-- Data records --
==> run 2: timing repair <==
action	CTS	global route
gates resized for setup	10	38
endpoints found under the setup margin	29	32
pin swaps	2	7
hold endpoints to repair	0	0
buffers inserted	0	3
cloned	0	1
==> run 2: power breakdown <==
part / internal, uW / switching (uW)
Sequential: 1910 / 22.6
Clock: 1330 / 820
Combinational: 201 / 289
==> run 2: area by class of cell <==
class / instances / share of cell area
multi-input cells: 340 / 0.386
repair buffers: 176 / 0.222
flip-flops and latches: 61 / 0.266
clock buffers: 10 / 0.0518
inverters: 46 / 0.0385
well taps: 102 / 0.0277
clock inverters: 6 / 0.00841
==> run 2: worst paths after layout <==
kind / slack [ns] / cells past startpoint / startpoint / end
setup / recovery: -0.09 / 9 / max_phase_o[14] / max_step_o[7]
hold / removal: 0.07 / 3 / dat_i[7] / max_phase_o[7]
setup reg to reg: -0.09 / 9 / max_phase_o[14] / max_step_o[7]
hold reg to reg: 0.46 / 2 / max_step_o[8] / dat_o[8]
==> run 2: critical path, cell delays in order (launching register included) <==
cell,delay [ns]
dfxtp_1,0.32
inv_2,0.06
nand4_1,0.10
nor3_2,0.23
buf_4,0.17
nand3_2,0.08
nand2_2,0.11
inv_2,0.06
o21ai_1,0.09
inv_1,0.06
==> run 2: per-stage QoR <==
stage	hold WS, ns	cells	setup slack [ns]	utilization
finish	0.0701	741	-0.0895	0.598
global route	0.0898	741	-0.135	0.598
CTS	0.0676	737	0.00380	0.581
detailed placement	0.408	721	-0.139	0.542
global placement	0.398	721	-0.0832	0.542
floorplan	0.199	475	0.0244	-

-- Directions --
Reproduce the lines from the one with "run 2: per-stage" to the end of the data exactly, leaving out every earlier line.

-- Task solution --
==> run 2: per-stage QoR <==
stage	hold WS, ns	cells	setup slack [ns]	utilization
finish	0.0701	741	-0.0895	0.598
global route	0.0898	741	-0.135	0.598
CTS	0.0676	737	0.00380	0.581
detailed placement	0.408	721	-0.139	0.542
global placement	0.398	721	-0.0832	0.542
floorplan	0.199	475	0.0244	-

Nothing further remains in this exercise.